When they titled their second album ``De Stijl,'' after a Dutch artistic movement advocating simplicity, it seemed a winking admission that all of Jack's earnest yammering about musical purity, as well as Meg's cave-girl drum bashing, were just an artsy, indie-rock prank.
But one couldn't easily dismiss the White Stripes' music. As a singer, songwriter and guitarist, Jack demonstrated an arresting ability to make ear-catching songs out of his punk/blues mix. The White Stripes found just how appealing their songs - and shtick - could be after the 2001 release of ``White Blood Cells.'' The duo became MTV favorites in 2002, riding the single ``Fell In Love With a Girl,'' and won three MTV Video Music Awards. The album reached No. 1 on Billboard's Heatseekers chart and has sold nearly 650,000 copies. That's a lot for an indie release. The White Stripes even entered the big-time rock world last year when they opened several concerts for the Rolling Stones.
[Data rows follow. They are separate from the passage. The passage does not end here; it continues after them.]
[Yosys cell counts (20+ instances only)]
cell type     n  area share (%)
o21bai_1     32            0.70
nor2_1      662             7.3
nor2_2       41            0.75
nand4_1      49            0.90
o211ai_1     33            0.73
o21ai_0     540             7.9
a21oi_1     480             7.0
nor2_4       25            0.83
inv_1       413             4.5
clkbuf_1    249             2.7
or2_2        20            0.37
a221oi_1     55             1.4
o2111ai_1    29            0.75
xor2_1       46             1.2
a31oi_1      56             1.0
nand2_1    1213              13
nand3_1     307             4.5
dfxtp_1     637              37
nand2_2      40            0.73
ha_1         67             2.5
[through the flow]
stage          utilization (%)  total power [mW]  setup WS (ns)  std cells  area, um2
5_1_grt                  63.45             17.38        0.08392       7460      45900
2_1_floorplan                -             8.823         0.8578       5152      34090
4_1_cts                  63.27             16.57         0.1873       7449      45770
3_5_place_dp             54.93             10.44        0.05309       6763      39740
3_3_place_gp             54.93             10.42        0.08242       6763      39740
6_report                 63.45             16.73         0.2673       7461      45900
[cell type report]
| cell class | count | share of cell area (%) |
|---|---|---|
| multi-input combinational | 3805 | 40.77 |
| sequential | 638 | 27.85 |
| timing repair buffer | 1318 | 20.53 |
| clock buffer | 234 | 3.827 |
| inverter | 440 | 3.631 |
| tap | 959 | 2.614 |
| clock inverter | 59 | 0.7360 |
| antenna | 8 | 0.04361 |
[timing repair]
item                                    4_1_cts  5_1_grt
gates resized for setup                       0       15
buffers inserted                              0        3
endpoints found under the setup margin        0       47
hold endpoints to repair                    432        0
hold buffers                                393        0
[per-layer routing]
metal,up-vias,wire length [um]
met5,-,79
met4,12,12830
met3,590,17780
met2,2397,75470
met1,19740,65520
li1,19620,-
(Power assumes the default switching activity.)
All of which sets the stage for the Stripes' headlining tour, which stops April 20 at the Orpheum, and the release of ``Elephant.''
The first notes of the first ``Elephant'' track, ``Seven Nation Army,'' will tell fans that the two-piece band has altered its rule book. They are bass notes, the sound famously missing from most of the group's previous work. The bass riff - actually Jack playing his guitar through a pitch-dropping device - accompanies his vocal about wanting to get away from it all by moving to Wichita, Kansas.
But ``Elephant'' isn't one of those noxious complaining-about-fame discs. Most of the songs concern getting - or not getting - along with the opposite sex. The sporadic use of a chorus of voices in ``There's No Home For You Here'' already has earned comparisons to Queen, but this ambitious number is a brush-off/put-down song in the Dylan mold. ``I'm only waiting for the proper time to tell you that it's impossible to get along with you,'' Jack sings.
The White Stripes have covered Dylan and Robert Johnson in the past, but this time they tackle much different old masters: the songwriting team of Burt Bacharach and Hal David. Jack covers their ``I Just Don't Know What to Do With Myself,'' a Dionne Warwick oldie that he turns into a tumultuous emotional eruption - and it owes nothing to the version by Elvis Costello.
Meg makes her debut as lead singer on ``In the Cold, Cold Night,'' a spooky number that has some of the flavor of ``Fever.'' She's no Peggy Lee, but her girlish voice sounds just right cooing ``You make me feel a little older, like a full-grown woman might.''
Adolescent yearning is a theme that runs through the lyrics (along with Jack's frequent mentions of his mother, one hang-up he seems to have in common with his Detroit homey Eminem). ``I'm inclined to finish high school just to make you notice that I'm around,'' he sings to the object of his affections on ``I Want to Be the Boy,'' the first of two winningly winsome, back-to-back ballads.
But don't think the White Stripes have gone soft. A bracing punk attack characterizes ``Black Math,'' the investigative pharmacology of ``Girl You Have No Faith in Medicine'' and ``Hypnotize,'' the obvious sonic child of ``Fell In Love With a Girl.''
The album's centerpiece is the seven-minute heavy blues ``Ball and Biscuit,'' which finds Jack at his Robert Plant-iest and Jimmy Page-iest. When he's not singing about being ``a seventh son,'' he's unleashing paint-peeling blasts of cliche-free guitar licks.
``Elephant'' ends with a reminder that music, as well as all the speculation about Jack and Meg's relationship, is supposed to be fun. Jack and Meg engage in a musical menage a trois with English folk/punk singer Holly Golightly, who teasingly sings, ``I love Jack White like a little brother.'' When she asks Meg, ``Do you think that Jack really loves me?'' Meg replies, ``Y'know I don't care, 'cause Jack really bores me.''
Funny. But what's important is that Jack won't bore you. Staying true to his own vision, he's made ``Elephant'' the king of the garage rock jungle.